Backlight maple trees against a blue sky, a sky so blue, it could be called caerulean. The branches hang down as an umbrella, covering the emerald grass, the budding flowers and the armies of insects, doing their jobs. A wisp of gray cloud to the left, possibly threatening rain but only drops a drop or two. A welcome rain that would lower the levels of humidity. The humidity smells here. It smells like summer and vapor and thick, lush trees. It smells of lemonade and lazy days hiding under the shade of a tree. It smells of freshly cut grass and a people who are so eager to do yard work after being cooped up inside all winter. A smell that will be forever engrained in my heart.
The sunset that can come from nowhere and surprise you when you go to open the windows or take out the trash. And you look up, instead of down, and suddenly your breath is taken and you are in a state of wonderment. Because a sky full of pink and purple and blue should never be taken for granted. Because a sky painted so obviously, just for you, that you must admire the majesty of the painter. And you wish you could remember this very sunset because, well, a picture would never do it justice.
The avid runners and bicyclists who are out the second it hits 30 degrees and even 20 degrees. The appreciation of nature and all that it has to offer. The men fishing the river or any hole they can find. The children shouting and playing across the street. The hikers, canoers and the boaters. They embrace this placed called Iowa because they understand the importance of taking advantage of every second that it isn't cold because when that cold comes, it's here to stay.

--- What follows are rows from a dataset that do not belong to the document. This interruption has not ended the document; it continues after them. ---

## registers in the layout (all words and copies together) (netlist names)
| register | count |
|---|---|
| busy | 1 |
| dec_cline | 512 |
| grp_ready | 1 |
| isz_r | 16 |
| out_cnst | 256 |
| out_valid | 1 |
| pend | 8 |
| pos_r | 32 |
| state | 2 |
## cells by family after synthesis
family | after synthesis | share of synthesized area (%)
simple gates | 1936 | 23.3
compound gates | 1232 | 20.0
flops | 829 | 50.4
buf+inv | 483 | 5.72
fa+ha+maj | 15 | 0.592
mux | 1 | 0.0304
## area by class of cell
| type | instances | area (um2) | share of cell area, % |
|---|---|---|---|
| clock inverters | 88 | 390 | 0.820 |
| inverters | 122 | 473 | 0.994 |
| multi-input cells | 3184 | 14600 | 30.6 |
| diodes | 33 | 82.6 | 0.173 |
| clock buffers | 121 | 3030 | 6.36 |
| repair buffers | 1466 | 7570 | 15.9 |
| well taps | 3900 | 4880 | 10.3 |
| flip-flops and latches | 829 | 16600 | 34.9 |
`src/rtl/pstage_pkg.sv`:
```
// Shared definitions for the pipeline-stage registers: state encoding,
// lane indices of the D/E, E/M and M/W boundaries, and reset-image construction.
package pstage_pkg;

    typedef enum logic [1:0] {
        EMPTY = 2'd0,
        ONE   = 2'd1,
        TWO   = 2'd2
    } pstage_state_e;

    localparam int unsigned LN_INSTR = 0;
    localparam int unsigned LN_PC4   = 1;
    localparam int unsigned LN_ALU   = 2;
    localparam int unsigned LN_RTD   = 3;
    localparam int unsigned LN_CMP   = 4;

    // Widest stage image the helper can build; callers slice off what they need.
    localparam int unsigned IMG_W = 4096;

    // All-zero image with one lane carrying val, truncated or zero-extended to dw.
    function automatic logic [IMG_W-1:0] lane_image(input int unsigned dw,
                                                    input int unsigned lane,
                                                    input logic [63:0] val);
        logic [63:0] v;
        if (dw >= 64) begin
            v = val;
        end else begin
            v = val & ((64'd1 << dw) - 64'd1);
        end
        return IMG_W'(v) << (lane * dw);
    endfunction

endpackage

```
`src/rtl/pstage_slot.sv`:
```
// One NL*DW storage slot of a pipeline stage; clear wins over load.
module pstage_slot #(
    parameter int unsigned         W       = 160,
    parameter logic [W-1:0]        RST_IMG = '0
) (
    input  logic         clk_i,
    input  logic         rst_i,
    input  logic         load_i,
    input  logic         clear_i,
    input  logic [W-1:0] dat_i,
    output logic [W-1:0] q_o
);

    logic [W-1:0] q_q;

    // Slot storage with asynchronous reset to the stage's reset image.
    always_ff @(posedge clk_i or posedge rst_i) begin
        if (rst_i) begin
            q_q <= RST_IMG;
        end else if (clear_i) begin
            q_q <= '0;
        end else if (load_i) begin
            q_q <= dat_i;
        end else begin
            q_q <= q_q;
        end
    end

    assign q_o = q_q;

endmodule

```
`src/rtl/pstage_reg.sv`:
```
// Pipeline-stage register: NL lanes of DW bits with valid/ready handshake,
// optional two-entry skid buffer (registered ready), flush and a PC lane reset value.
module pstage_reg
    import pstage_pkg::*;
#(
    parameter int unsigned DW          = 32,
    parameter int unsigned NL          = 5,
    parameter int unsigned PC_LANE     = 1,
    parameter logic [31:0] PC_RST      = 32'h0000_3000,
    parameter bit          SKID        = 1'b1,
    parameter bit          BUBBLE_ZERO = 1'b1
) (
    input  logic             pstage_clk_i,
    input  logic             pstage_rst_i,
    input  logic             pstage_flush_i,
    input  logic             pstage_vld_i,
    output logic             pstage_rdy_o,
    input  logic [NL*DW-1:0] pstage_dat_i,
    output logic             pstage_vld_o,
    input  logic             pstage_rdy_i,
    output logic [NL*DW-1:0] pstage_dat_o,
    output logic [1:0]       pstage_cnt_o
);

    localparam int unsigned      W        = NL * DW;
    localparam logic [IMG_W-1:0] IMG_FULL = lane_image(DW, PC_LANE, {32'h0, PC_RST});
    localparam logic [W-1:0]     RST_IMG  = IMG_FULL[W-1:0];

    pstage_state_e state_q, state_d;
    logic          rdy_q, rdy_d;
    logic          in_fire_s, out_fire_s;
    logic          m_load_s, m_clr_s, m_from_s_s, s_load_s, s_clr_s;
    logic [W-1:0]  m_q, s_q, m_in_s;

    assign pstage_vld_o = (state_q != EMPTY);
    assign pstage_cnt_o = state_q;
    // Skid mode hides downstream ready behind a register; single-entry mode passes it through.
    assign pstage_rdy_o = SKID ? rdy_q : (~pstage_vld_o | pstage_rdy_i);
    assign in_fire_s    = pstage_vld_i & pstage_rdy_o;
    assign out_fire_s   = pstage_vld_o & pstage_rdy_i;
    assign m_in_s       = m_from_s_s ? s_q : pstage_dat_i;
    assign rdy_d        = (state_d != TWO);

    // Next-state and slot-control decode.
    always_comb begin
        state_d    = state_q;
        m_load_s   = 1'b0;
        m_clr_s    = 1'b0;
        m_from_s_s = 1'b0;
        s_load_s   = 1'b0;
        s_clr_s    = 1'b0;
        if (pstage_flush_i) begin
            state_d = EMPTY;
            m_clr_s = 1'b1;
            s_clr_s = 1'b1;
        end else begin
            case (state_q)
                EMPTY: begin
                    if (in_fire_s) begin
                        m_load_s = 1'b1;
                        state_d  = ONE;
                    end else begin
                        state_d  = EMPTY;
                    end
                end
                ONE: begin
                    if (in_fire_s && out_fire_s) begin
                        m_load_s = 1'b1;
                    end else if (in_fire_s && SKID) begin
                        s_load_s = 1'b1;
                        state_d  = TWO;
                    end else if (out_fire_s) begin
                        m_clr_s  = BUBBLE_ZERO;
                        state_d  = EMPTY;
                    end else begin
                        state_d  = ONE;
                    end
                end
                TWO: begin
                    if (out_fire_s) begin
                        m_load_s   = 1'b1;
                        m_from_s_s = 1'b1;
                        state_d    = ONE;
                    end else begin
                        state_d    = TWO;
                    end
                end
                default: begin
                    state_d = EMPTY;
                    m_clr_s = 1'b1;
                    s_clr_s = 1'b1;
                end
            endcase
        end
    end

    // State and registered upstream ready.
    always_ff @(posedge pstage_clk_i or posedge pstage_rst_i) begin
        if (pstage_rst_i) begin
            state_q <= EMPTY;
            rdy_q   <= 1'b1;
        end else begin
            state_q <= state_d;
            rdy_q   <= rdy_d;
        end
    end

    pstage_slot #(.W(W), .RST_IMG(RST_IMG)) u_main (
        .clk_i   (pstage_clk_i),
        .rst_i   (pstage_rst_i),
        .load_i  (m_load_s),
        .clear_i (m_clr_s),
        .dat_i   (m_in_s),
        .q_o     (m_q)
    );

    pstage_slot #(.W(W), .RST_IMG(RST_IMG)) u_skid (
        .clk_i   (pstage_clk_i),
        .rst_i   (pstage_rst_i),
        .load_i  (s_load_s),
        .clear_i (s_clr_s),
        .dat_i   (pstage_dat_i),
        .q_o     (s_q)
    );

    assign pstage_dat_o = m_q;

endmodule

```
--- config.mk ---
export PLATFORM = sky130hd
export DESIGN_NAME = merge_tree_scheduler
export DESIGN_NICKNAME = d
export VERILOG_FILES = /design/src/rtl/merge_sched_pkg.sv /design/src/rtl/sync_fifo_fwft.sv /design/src/rtl/merge_tree_scheduler.sv
export SDC_FILE = /design/constraint.sdc
export NUM_CORES = 1
export LEC_CHECK = 0
export BUFFER_PORTS_ARGS = -buffer_cell sky130_fd_sc_hd__buf_4
export CELL_PAD_IN_SITES_DETAIL_PLACEMENT = 0
export CELL_PAD_IN_SITES_GLOBAL_PLACEMENT = 1
export CORE_AREA = 2 2 260 262
export CTS_CLUSTER_SIZE = 28
export DETAILED_ROUTE_END_ITERATION = 16
export DIE_AREA = 0 0 262 264
export PLACE_DENSITY = 0.83
export SLEW_MARGIN = 20
export SYNTH_ARGS = -nofsm -noshare
export SYNTH_HDL_FRONTEND = slang
export SYNTH_HIERARCHICAL = 1
export SYNTH_SLANG_ARGS = --single-unit
--- constraint.sdc ---
create_clock -name clk -period 20 [get_ports clk]
set_input_delay 3 -clock clk [delete_from_list [all_inputs] [get_ports clk]]
set_output_delay 3 -clock clk [all_outputs]
set_load 0.005 [all_outputs]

The tree I noticed the other day, while on a bike ride with Hailey, that was like sitting under a fragrant flower shop. But these flowers were intertwined within each other and climbing up and down the tree trunk without any direction or pattern. They were beaded and pink and purple and the vines were green. They reached upward into a tree blossoming with life, pale pink flowers completely covering a tree that had been covered in snow just a month ago. Those flowers came through. The tree produced its fruit in spite of the winter. In spite of a cold so cold that limbs were snapped from trees. Yet these trees survive. These Iowan trees are born and bred and know what to expect, just like the Iowans I have come to know and love.
I asked my friend, Abrah, "Why are people so happy here? We just eneded eight months of winter! I am still wanting to hide in a cave." And she said, "Because the people who can't handle it move away. Only positive people are left" And that is one of the beautiful things about Iowa. Grandma Barb has lived here her whole life and she pushes through each winter. She hates every minute of it and longs for her garden, but she manages to laugh through it all. And the adorable mom down the street with the two boys who walks them to school every day even in negative 30 because she wants them to get some exercise. And the sweet grocery store clerks who carry the groceries out to the cars in rain, sleet or heat. And I see that Iowa has its own brand of people. They are survivors. They aren't complainers. They are push it through, don't give up, work hard and play hard. They are truly amazing. And simple. And welcoming and lovely. They are very different from my Las Vegas people and I love them both! I love both worlds.